[Extracted data entries]
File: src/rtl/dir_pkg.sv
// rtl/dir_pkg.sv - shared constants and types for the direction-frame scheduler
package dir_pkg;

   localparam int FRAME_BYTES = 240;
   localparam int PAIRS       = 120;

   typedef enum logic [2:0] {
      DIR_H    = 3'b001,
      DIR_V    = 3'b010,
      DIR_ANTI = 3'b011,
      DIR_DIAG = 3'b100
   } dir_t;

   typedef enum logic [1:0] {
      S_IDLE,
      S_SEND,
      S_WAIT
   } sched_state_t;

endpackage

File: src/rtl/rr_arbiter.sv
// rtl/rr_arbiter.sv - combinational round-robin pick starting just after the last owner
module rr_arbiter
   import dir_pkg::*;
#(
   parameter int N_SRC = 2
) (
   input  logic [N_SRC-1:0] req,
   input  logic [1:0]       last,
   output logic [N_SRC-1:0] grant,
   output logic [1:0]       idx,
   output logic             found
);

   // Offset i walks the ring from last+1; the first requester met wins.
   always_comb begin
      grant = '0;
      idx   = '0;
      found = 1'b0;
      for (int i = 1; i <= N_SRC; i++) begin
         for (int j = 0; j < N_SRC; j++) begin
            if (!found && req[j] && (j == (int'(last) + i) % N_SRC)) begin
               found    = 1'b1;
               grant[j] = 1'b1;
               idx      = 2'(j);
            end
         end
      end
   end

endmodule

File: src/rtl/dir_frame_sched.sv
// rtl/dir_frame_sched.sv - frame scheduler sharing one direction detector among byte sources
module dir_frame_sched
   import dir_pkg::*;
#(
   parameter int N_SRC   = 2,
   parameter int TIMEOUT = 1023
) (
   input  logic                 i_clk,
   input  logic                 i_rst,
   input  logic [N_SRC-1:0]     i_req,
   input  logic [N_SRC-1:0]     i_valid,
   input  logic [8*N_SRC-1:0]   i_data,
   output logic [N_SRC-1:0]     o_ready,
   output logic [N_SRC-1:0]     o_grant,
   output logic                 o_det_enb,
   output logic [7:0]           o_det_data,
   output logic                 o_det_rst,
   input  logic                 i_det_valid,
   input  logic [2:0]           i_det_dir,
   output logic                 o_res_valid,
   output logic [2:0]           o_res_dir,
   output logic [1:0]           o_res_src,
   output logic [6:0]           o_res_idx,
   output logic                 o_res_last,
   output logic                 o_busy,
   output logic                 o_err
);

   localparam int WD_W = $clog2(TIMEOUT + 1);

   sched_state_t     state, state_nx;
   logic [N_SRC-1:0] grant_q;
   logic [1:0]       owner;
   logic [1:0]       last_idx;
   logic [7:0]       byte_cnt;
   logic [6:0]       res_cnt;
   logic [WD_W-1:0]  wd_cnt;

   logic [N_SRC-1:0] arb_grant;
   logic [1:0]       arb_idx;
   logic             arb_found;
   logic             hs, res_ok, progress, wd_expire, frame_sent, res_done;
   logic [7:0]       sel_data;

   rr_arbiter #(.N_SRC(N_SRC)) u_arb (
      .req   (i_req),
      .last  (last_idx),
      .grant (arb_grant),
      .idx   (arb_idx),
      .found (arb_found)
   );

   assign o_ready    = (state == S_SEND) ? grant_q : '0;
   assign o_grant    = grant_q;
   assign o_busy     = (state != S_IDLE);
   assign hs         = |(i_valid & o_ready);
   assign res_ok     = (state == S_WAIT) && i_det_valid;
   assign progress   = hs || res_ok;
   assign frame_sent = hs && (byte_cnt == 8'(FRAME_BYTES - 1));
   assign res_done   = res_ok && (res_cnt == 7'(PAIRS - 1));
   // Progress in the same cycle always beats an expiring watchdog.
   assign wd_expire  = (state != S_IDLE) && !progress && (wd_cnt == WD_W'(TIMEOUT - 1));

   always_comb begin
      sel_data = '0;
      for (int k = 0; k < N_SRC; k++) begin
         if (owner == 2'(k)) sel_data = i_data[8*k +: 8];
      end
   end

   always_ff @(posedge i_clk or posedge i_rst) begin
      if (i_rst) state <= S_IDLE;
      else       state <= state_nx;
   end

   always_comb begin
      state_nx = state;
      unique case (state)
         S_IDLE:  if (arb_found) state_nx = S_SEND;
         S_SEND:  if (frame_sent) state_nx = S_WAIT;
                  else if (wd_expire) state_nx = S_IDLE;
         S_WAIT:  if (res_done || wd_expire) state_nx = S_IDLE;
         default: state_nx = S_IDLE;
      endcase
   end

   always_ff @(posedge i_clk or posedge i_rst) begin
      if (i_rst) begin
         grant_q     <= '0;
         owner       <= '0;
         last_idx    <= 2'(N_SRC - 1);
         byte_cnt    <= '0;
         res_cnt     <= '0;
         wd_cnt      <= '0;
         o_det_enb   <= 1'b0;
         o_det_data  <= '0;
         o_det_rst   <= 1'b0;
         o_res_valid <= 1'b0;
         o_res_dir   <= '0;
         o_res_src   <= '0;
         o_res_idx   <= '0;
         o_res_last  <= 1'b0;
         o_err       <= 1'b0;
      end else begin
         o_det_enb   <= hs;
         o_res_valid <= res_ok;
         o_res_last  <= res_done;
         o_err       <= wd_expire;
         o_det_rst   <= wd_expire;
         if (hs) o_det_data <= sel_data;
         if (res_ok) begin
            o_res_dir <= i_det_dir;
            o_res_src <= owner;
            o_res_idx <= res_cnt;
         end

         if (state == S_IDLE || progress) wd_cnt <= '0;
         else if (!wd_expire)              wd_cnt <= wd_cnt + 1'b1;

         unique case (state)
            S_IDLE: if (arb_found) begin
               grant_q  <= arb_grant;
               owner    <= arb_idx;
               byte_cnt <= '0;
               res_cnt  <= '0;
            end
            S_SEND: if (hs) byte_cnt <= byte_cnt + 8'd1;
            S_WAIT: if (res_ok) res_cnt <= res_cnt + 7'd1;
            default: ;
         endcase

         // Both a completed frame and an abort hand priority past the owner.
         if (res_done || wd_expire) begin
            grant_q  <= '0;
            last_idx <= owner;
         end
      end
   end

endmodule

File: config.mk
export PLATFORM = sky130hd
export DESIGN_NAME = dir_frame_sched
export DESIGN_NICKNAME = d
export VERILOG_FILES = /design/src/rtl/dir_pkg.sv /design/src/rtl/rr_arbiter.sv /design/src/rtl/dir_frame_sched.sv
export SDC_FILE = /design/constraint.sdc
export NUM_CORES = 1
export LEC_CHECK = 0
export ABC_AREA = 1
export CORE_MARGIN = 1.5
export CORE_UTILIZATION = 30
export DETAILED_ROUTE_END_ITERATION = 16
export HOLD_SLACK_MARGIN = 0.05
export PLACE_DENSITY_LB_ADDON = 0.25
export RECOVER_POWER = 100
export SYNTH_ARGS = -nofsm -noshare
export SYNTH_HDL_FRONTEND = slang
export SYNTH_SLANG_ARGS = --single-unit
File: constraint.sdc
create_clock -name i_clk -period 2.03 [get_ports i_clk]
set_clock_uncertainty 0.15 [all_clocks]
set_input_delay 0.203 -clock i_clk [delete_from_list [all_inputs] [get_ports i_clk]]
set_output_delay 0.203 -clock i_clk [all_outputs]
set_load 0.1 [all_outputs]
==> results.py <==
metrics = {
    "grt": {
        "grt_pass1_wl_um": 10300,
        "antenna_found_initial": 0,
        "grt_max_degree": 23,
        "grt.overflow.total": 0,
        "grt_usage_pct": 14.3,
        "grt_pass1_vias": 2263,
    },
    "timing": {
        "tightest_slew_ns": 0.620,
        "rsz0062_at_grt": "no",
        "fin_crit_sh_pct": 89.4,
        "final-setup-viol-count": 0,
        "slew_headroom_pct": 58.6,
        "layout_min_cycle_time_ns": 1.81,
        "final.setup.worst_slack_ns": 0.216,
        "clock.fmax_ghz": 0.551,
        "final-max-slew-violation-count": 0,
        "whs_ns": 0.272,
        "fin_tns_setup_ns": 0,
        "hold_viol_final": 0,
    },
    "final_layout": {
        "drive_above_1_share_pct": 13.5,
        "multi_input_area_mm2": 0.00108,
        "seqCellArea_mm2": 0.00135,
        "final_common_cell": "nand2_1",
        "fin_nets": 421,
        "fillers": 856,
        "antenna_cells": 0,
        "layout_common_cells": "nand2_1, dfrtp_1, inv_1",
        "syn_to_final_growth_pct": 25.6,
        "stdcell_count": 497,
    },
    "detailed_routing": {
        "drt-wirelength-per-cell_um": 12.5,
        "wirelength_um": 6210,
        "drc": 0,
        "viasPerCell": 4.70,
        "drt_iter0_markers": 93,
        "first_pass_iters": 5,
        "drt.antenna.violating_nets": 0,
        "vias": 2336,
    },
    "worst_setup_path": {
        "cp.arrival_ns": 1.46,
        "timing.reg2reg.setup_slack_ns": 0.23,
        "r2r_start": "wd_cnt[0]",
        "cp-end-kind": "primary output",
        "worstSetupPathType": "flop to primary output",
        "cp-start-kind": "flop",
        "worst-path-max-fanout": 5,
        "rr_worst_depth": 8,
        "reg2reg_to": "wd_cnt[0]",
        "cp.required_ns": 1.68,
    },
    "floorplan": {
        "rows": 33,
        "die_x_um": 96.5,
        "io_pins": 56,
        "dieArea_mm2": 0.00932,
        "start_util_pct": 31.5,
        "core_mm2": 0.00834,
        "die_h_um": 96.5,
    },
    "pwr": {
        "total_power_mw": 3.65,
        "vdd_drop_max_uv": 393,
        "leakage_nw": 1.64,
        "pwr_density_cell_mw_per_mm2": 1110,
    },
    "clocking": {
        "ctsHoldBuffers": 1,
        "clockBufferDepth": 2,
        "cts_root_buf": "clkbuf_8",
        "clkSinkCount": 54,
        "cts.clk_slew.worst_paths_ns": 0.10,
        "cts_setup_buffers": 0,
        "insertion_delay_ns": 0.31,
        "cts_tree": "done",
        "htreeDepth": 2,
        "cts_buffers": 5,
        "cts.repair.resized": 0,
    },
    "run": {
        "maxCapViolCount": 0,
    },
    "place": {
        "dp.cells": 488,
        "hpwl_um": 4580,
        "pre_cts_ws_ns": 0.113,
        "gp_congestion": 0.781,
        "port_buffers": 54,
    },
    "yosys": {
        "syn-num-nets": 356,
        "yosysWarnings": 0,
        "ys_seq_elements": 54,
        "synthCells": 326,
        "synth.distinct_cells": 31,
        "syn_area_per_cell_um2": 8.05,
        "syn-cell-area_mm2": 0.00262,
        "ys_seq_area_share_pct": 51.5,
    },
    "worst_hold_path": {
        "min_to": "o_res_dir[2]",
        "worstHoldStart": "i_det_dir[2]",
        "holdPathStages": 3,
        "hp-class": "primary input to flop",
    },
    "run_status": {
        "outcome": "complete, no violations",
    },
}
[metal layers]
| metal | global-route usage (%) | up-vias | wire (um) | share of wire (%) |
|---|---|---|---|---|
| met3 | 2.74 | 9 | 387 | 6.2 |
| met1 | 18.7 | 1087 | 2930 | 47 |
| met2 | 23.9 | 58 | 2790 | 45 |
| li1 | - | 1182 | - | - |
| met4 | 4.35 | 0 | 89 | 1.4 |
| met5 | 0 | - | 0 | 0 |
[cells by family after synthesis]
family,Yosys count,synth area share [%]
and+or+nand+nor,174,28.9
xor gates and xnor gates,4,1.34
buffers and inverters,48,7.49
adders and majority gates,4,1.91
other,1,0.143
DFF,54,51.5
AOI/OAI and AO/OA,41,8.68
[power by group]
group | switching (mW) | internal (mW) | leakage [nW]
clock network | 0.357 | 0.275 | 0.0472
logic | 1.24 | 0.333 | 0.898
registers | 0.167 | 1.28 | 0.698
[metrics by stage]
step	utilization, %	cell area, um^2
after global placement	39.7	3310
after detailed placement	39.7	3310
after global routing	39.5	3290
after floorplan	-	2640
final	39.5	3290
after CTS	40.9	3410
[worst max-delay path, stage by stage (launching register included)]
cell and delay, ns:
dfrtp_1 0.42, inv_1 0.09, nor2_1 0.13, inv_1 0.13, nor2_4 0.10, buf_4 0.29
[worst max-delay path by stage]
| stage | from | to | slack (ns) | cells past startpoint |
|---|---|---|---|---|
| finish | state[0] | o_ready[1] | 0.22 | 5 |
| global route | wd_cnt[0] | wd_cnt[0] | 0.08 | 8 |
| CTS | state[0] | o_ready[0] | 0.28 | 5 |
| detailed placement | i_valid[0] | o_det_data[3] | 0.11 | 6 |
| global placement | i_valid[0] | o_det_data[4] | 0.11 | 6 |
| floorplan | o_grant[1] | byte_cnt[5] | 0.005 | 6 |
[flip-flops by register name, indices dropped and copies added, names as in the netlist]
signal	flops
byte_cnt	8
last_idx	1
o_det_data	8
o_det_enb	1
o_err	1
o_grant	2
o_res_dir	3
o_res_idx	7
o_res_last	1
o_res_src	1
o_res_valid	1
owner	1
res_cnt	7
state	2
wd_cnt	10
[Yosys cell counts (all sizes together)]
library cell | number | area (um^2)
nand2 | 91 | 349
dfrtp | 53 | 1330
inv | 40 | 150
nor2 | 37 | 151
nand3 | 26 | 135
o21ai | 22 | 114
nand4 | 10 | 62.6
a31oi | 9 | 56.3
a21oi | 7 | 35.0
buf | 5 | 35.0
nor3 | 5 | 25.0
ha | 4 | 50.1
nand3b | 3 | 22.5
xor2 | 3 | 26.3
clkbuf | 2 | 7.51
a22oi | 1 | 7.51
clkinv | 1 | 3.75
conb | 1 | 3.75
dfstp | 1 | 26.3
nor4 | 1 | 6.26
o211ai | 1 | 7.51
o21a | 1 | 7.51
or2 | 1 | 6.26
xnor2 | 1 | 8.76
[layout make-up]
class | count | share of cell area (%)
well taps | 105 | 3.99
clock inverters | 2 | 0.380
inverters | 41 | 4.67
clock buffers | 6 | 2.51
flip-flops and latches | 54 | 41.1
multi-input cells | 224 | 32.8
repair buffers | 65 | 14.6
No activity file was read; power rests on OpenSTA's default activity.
---
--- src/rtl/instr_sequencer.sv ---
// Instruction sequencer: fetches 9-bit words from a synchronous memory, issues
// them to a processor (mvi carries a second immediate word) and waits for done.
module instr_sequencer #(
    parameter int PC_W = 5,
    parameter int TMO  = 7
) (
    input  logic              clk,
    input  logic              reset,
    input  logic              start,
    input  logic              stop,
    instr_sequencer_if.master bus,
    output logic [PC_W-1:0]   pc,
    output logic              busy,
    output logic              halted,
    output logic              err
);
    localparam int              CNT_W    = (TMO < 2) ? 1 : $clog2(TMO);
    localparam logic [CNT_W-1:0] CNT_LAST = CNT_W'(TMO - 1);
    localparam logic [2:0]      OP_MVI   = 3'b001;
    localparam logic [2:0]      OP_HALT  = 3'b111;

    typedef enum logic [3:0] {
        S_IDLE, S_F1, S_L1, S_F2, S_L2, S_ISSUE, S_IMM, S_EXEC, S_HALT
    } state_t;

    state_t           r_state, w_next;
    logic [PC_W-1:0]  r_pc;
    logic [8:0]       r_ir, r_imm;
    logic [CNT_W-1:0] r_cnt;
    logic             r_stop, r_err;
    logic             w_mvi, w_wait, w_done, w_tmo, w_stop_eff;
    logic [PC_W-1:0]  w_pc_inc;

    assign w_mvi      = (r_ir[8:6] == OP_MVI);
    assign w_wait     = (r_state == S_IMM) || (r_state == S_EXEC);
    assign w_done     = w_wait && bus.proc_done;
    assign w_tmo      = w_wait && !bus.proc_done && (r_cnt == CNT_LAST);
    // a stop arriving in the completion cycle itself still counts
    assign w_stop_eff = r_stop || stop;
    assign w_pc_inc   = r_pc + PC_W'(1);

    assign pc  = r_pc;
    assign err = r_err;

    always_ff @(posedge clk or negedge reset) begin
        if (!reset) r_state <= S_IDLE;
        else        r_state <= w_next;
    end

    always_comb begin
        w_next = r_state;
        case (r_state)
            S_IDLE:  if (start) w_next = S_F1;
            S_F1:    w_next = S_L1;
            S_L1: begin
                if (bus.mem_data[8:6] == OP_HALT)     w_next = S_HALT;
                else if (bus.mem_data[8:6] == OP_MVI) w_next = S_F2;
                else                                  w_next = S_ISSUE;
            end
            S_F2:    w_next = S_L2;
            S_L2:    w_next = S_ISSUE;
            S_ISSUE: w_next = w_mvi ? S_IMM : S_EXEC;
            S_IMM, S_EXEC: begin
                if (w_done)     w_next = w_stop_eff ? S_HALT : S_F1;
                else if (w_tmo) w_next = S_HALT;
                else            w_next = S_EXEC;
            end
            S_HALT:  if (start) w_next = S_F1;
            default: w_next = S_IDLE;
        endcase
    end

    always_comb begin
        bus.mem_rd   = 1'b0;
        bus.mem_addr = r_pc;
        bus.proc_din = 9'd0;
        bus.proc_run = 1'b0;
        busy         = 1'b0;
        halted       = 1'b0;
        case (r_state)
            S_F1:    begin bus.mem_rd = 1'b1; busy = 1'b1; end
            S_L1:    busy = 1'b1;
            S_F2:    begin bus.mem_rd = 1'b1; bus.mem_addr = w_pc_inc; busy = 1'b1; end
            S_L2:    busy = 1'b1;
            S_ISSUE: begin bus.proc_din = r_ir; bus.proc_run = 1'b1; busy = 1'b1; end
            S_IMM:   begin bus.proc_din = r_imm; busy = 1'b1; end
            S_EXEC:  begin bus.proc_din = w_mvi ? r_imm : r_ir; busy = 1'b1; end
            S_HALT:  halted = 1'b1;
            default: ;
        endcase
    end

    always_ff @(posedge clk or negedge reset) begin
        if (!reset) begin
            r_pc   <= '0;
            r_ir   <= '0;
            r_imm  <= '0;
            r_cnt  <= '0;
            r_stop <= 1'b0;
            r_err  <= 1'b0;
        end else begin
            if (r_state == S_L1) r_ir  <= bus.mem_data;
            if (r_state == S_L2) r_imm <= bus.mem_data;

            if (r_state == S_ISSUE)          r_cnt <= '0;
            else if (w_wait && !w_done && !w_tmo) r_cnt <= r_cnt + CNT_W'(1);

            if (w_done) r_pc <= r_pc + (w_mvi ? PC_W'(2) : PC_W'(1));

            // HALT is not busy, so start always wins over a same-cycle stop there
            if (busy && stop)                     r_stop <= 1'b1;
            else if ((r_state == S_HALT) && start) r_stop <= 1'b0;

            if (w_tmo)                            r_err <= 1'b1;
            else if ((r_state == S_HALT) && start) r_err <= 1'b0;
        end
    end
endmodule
--
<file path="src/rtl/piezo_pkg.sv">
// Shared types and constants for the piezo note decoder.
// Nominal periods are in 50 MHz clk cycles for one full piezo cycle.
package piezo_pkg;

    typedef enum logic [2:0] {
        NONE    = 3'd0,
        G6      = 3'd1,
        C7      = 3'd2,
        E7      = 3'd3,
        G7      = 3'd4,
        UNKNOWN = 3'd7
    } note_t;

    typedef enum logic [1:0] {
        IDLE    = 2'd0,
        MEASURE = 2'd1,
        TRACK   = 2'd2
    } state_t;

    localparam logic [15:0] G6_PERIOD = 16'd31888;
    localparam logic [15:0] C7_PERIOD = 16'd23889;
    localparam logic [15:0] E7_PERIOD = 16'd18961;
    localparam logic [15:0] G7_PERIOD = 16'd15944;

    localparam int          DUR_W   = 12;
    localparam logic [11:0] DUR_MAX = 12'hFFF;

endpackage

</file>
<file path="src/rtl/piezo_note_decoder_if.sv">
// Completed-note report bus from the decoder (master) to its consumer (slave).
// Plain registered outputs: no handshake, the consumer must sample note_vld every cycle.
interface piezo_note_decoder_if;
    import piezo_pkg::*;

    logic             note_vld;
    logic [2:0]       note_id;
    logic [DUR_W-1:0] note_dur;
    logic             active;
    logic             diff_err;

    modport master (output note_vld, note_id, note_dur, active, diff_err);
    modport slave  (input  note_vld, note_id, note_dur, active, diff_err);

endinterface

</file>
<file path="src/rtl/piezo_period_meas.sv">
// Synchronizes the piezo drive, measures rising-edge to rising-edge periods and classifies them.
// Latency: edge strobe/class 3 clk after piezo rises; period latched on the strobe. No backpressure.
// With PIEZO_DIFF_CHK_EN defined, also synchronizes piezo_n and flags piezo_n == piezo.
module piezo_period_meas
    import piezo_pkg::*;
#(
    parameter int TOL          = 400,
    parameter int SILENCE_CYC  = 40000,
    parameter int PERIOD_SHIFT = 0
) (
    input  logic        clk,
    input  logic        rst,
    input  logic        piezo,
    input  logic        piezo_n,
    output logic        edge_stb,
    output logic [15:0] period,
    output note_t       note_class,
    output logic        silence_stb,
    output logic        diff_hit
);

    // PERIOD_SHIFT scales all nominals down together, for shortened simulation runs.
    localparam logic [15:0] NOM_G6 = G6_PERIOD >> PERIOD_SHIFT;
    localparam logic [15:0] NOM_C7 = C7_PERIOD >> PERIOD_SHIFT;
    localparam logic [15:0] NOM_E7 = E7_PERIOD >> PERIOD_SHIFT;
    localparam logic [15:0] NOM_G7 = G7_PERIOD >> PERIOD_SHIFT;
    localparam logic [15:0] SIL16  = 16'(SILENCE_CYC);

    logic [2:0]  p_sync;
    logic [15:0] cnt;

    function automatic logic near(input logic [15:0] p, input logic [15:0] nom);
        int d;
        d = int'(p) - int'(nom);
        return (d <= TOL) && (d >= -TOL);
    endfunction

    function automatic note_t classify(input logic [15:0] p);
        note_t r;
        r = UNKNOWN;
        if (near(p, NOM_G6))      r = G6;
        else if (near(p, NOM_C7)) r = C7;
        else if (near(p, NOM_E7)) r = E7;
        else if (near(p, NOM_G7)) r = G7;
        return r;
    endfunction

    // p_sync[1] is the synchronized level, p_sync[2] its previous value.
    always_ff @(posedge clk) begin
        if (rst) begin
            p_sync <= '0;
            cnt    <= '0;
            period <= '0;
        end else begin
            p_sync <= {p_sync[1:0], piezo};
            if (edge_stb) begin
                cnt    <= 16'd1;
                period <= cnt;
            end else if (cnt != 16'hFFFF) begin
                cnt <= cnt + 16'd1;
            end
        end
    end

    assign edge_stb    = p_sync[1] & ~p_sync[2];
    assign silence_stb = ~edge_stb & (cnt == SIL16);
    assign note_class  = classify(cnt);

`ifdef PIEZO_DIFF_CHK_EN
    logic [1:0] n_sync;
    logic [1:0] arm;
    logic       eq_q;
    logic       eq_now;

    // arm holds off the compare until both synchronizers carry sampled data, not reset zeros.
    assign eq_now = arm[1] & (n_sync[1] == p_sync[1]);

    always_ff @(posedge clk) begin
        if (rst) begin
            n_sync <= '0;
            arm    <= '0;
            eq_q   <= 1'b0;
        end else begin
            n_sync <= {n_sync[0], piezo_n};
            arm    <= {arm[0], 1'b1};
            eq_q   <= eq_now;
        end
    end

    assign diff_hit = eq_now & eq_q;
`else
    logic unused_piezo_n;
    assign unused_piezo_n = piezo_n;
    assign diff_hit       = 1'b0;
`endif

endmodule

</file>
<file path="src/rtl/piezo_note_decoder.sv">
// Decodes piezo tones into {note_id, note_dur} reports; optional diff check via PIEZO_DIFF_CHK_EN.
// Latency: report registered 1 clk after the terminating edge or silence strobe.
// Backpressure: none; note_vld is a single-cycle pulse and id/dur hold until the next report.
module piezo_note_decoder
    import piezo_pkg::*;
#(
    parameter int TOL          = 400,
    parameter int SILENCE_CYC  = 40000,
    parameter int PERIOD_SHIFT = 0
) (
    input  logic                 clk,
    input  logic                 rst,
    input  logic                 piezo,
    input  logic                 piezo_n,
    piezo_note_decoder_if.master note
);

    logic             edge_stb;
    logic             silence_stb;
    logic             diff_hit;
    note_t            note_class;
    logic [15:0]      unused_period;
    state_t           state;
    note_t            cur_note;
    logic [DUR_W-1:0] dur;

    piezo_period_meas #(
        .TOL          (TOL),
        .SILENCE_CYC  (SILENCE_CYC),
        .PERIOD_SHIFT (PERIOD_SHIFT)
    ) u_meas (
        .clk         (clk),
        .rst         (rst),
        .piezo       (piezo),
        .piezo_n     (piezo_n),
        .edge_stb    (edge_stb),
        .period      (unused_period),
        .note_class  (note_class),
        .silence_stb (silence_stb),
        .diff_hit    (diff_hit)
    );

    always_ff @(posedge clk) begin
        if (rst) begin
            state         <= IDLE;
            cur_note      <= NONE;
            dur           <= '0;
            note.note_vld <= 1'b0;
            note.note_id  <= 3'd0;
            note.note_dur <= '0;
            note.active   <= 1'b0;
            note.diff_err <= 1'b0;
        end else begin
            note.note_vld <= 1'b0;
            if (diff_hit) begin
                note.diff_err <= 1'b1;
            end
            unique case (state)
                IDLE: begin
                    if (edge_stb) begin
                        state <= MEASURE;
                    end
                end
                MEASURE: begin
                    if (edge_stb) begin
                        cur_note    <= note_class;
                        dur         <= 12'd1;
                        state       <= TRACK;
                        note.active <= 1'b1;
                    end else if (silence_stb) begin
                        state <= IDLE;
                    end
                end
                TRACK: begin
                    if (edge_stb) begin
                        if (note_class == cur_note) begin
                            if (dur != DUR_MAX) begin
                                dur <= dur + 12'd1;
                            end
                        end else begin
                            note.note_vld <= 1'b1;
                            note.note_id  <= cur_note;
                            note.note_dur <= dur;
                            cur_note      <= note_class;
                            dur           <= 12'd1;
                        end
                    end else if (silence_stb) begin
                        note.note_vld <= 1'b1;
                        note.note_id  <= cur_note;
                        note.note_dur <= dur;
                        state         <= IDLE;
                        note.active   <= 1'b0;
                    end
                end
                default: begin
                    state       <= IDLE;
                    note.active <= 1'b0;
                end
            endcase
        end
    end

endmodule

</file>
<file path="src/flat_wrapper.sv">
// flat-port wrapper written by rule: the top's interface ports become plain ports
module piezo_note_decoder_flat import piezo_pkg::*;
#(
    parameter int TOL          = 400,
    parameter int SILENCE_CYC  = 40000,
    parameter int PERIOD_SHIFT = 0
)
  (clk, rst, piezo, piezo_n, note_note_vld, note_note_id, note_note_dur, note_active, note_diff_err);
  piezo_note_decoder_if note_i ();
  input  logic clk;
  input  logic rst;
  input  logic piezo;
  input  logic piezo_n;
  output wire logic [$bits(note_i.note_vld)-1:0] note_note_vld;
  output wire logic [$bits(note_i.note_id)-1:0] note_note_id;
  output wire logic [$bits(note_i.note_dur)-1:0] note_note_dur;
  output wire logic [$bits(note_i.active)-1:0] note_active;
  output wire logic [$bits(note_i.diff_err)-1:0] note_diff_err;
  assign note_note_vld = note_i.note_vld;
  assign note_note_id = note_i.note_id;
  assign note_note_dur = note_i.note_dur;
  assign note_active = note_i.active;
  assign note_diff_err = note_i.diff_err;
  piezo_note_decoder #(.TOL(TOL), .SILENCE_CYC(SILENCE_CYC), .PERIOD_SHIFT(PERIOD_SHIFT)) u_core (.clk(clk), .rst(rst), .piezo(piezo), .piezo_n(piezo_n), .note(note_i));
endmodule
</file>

**Exercise description**
Reproduce every line from the entries that holds the word "flip".

**Problem solution**
[flip-flops by register name, indices dropped and copies added, names as in the netlist]
flip-flops and latches | 54 | 41.1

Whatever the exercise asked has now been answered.